Published online Dec 16, 2021. doi: 10.12998/wjcc.v9.i35.10884
Peer-review started: June 25, 2021
First decision: August 19, 2021
Revised: September 1, 2021
Accepted: October 27, 2021
Article in press: October 27, 2021
Published online: December 16, 2021
Processing time: 167 Days and 16.5 Hours
Finding specific prognostic markers is important for pancreatic cancer. Understanding the relationship between lipid metabolism-related genes and pancreatic cancer is helpful to improve its prognosis.
To construct a novel model to predict the prognosis of pancreatic cancer.
To investigate the characteristics of lipid metabolites in pancreatic cancer and construct a prognostic polygene signature of differentially expressed genes related to lipid metabolism.
Lipid metabolomics analysis was conducted to explore differences in lipid metabolites between pancreatic cancer tissues and paracancerous tissues. A predictive model of lipid metabolism genes associated with pancreatic cancer was established using a cohort from The Cancer Genome Atlas.

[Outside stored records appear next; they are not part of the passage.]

File: src/rtl/mem_block_mover.sv
// mem_block_mover: copies count words from src_addr to dst_addr through a simple dual-port block RAM
// Ports:
//   clk   : rising-edge clock
//   reset : asynchronous active-high reset, all outputs and counters to 0
//   bus   : mem_block_mover_if.slave (command/status handshake plus RAM read and write ports)
// Optional feature: define MEM_MOVER_FILL_EN to add fill_mode/fill_data, which write a constant
// word instead of the read data while keeping the copy-mode address sequence and timing.
module mem_block_mover #(
    parameter int DATA_WIDTH = 8,
    parameter int ADDR_WIDTH = 12
) (
    input  logic             clk,
    input  logic             reset,
    mem_block_mover_if.slave bus
);
    typedef enum logic [1:0] {IDLE, RUN, DRAIN} state_t;

    state_t                r_state;
    logic [ADDR_WIDTH:0]   r_left;
    logic [ADDR_WIDTH-1:0] r_addr_r;
    logic [ADDR_WIDTH-1:0] r_addr_w;
    logic [ADDR_WIDTH-1:0] r_wptr;
    logic [DATA_WIDTH-1:0] r_data_in;
    logic [DATA_WIDTH-1:0] w_wdata;
    logic                  r_drain;
    logic                  r_v1;
    logic                  r_v2;
    logic                  r_busy;
    logic                  r_done;
    logic                  r_we;

`ifdef MEM_MOVER_FILL_EN
    logic                  r_fill_mode;
    logic [DATA_WIDTH-1:0] r_fill_data;
    assign w_wdata = r_fill_mode ? r_fill_data : bus.ram_data_out;
`else
    assign w_wdata = bus.ram_data_out;
`endif

    // r_v1: ram_addr_r carries a valid read this cycle; r_v2: ram_data_out carries that word.
    // r_left counts reads still to issue after the one launched on the accept edge.
    always_ff @(posedge clk or posedge reset) begin
        if (reset) begin
            r_state   <= IDLE;
            r_left    <= '0;
            r_addr_r  <= '0;
            r_addr_w  <= '0;
            r_wptr    <= '0;
            r_data_in <= '0;
            r_drain   <= 1'b0;
            r_v1      <= 1'b0;
            r_v2      <= 1'b0;
            r_busy    <= 1'b0;
            r_done    <= 1'b0;
            r_we      <= 1'b0;
`ifdef MEM_MOVER_FILL_EN
            r_fill_mode <= 1'b0;
            r_fill_data <= '0;
`endif
        end else begin
            r_done <= 1'b0;
            r_v2   <= r_v1;
            r_we   <= r_v2;
            if (r_v2) begin
                r_addr_w  <= r_wptr;
                r_data_in <= w_wdata;
                r_wptr    <= r_wptr + 1'b1;
            end
            if (r_state == IDLE) begin
                if (bus.start && bus.count == '0) begin
                    r_done <= 1'b1;
                end else if (bus.start) begin
                    r_state  <= RUN;
                    r_busy   <= 1'b1;
                    r_addr_r <= bus.src_addr;
                    r_wptr   <= bus.dst_addr;
                    r_left   <= bus.count - 1'b1;
                    r_v1     <= 1'b1;
`ifdef MEM_MOVER_FILL_EN
                    r_fill_mode <= bus.fill_mode;
                    r_fill_data <= bus.fill_data;
`endif
                end
            end else if (bus.abort) begin
                // in-flight words are dropped by clearing the whole valid pipeline
                r_state <= IDLE;
                r_busy  <= 1'b0;
                r_done  <= 1'b1;
                r_drain <= 1'b0;
                r_v1    <= 1'b0;
                r_v2    <= 1'b0;
                r_we    <= 1'b0;
            end else if (r_state == RUN) begin
                if (r_left != '0) begin
                    r_addr_r <= r_addr_r + 1'b1;
                    r_left   <= r_left - 1'b1;
                end else begin
                    r_state <= DRAIN;
                    r_v1    <= 1'b0;
                    r_drain <= 1'b0;
                end
            end else if (r_drain) begin
                r_state <= IDLE;
                r_busy  <= 1'b0;
                r_done  <= 1'b1;
                r_drain <= 1'b0;
            end else begin
                r_drain <= 1'b1;
            end
        end
    end

    assign bus.busy        = r_busy;
    assign bus.done        = r_done;
    assign bus.ram_addr_r  = r_addr_r;
    assign bus.ram_addr_w  = r_addr_w;
    assign bus.ram_data_in = r_data_in;
    assign bus.ram_we      = r_we;
endmodule
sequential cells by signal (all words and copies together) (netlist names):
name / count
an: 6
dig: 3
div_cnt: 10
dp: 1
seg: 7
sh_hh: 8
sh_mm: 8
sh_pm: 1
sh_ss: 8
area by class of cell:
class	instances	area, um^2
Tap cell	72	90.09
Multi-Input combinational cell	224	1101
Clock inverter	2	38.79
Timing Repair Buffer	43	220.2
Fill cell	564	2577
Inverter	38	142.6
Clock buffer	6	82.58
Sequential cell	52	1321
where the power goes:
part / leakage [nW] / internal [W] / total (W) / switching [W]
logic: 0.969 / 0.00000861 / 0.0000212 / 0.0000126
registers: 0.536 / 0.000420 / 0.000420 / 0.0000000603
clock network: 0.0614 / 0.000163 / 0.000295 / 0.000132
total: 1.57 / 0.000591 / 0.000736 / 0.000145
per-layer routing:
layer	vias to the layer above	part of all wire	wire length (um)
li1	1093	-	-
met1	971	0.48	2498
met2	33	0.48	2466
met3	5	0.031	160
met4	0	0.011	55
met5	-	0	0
**config.mk**
```make
export PLATFORM = sky130hd
export DESIGN_NAME = ch_seq_ctrl
export DESIGN_NICKNAME = d
export VERILOG_FILES = /design/src/rtl/ch_seq_pkg.sv /design/src/rtl/ch_seq_shadow.sv /design/src/rtl/ch_seq_ctrl.sv
export SDC_FILE = /design/constraint.sdc
export NUM_CORES = 1
export LEC_CHECK = 0
export CORE_ASPECT_RATIO = 1.4
export CORE_UTILIZATION = 35
export DETAILED_ROUTE_END_ITERATION = 10
export HOLD_SLACK_MARGIN = 0.03
export PLACE_DENSITY_LB_ADDON = 0.15
export SETUP_SLACK_MARGIN = 0.4
export SYNTH_ARGS = -nofsm -noshare
export SYNTH_HDL_FRONTEND = slang
export SYNTH_SLANG_ARGS = --single-unit
export TNS_END_PERCENT = 50
```
**constraint.sdc**
```tcl
create_clock -name i_clk -period 3.4 [get_ports i_clk]
set_input_delay 0.34 -clock i_clk [delete_from_list [all_inputs] [get_ports i_clk]]
set_output_delay 0.34 -clock i_clk [all_outputs]
set_load 0.01 [all_outputs]
```
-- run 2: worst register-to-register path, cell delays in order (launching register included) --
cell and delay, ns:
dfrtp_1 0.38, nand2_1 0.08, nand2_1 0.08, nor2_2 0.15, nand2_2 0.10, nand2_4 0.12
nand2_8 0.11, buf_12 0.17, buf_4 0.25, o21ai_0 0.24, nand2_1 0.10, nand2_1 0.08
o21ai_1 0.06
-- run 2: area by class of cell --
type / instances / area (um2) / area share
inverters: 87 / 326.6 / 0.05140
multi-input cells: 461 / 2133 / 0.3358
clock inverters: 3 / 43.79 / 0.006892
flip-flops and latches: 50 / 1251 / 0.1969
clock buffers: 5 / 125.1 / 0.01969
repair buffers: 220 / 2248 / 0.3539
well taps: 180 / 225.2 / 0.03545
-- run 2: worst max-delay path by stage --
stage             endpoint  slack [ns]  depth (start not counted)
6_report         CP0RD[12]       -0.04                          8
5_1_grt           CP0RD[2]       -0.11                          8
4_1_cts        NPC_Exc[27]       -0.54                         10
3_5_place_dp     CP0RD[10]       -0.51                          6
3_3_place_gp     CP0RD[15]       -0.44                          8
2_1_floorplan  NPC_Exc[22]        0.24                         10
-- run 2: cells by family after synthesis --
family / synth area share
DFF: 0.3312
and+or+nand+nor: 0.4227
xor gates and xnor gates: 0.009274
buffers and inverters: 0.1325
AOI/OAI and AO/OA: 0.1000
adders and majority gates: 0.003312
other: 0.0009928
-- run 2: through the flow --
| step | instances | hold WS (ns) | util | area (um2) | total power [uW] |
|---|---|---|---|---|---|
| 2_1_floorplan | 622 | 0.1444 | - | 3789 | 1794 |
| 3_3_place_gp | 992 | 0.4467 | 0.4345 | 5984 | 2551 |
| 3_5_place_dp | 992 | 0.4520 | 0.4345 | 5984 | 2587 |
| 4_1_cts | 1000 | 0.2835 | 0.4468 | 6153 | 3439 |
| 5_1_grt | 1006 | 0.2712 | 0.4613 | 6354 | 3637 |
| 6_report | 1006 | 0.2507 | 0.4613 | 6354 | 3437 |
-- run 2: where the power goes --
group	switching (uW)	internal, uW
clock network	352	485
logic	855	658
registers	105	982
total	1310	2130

Lipid metabolomics analysis showed that the lipid metabolites phosphatidylcholine, phosphatidyl ethanolamine, phosphatidylethanol, phosphatidylmethanol, phosphatidylserines and diacylglyceryl trimethylhomoserine were significantly higher in cancer tissues. A 4-gene signature model, including GALNT16, FADS3, CERS4 and ABO, was developed to predict the prognosis of pancreatic cancer.
Differentially expressed genes related to lipid metabolism reflected abnormal lipid metabolism in pancreatic cancer. A novel predictive model of a 4-lipid metabolism-related gene signature contributed to the prediction of pancreatic cancer prognosis.
New gene markers and models are needed to predict prognosis because of the high heterogeneity of pancreatic cancer.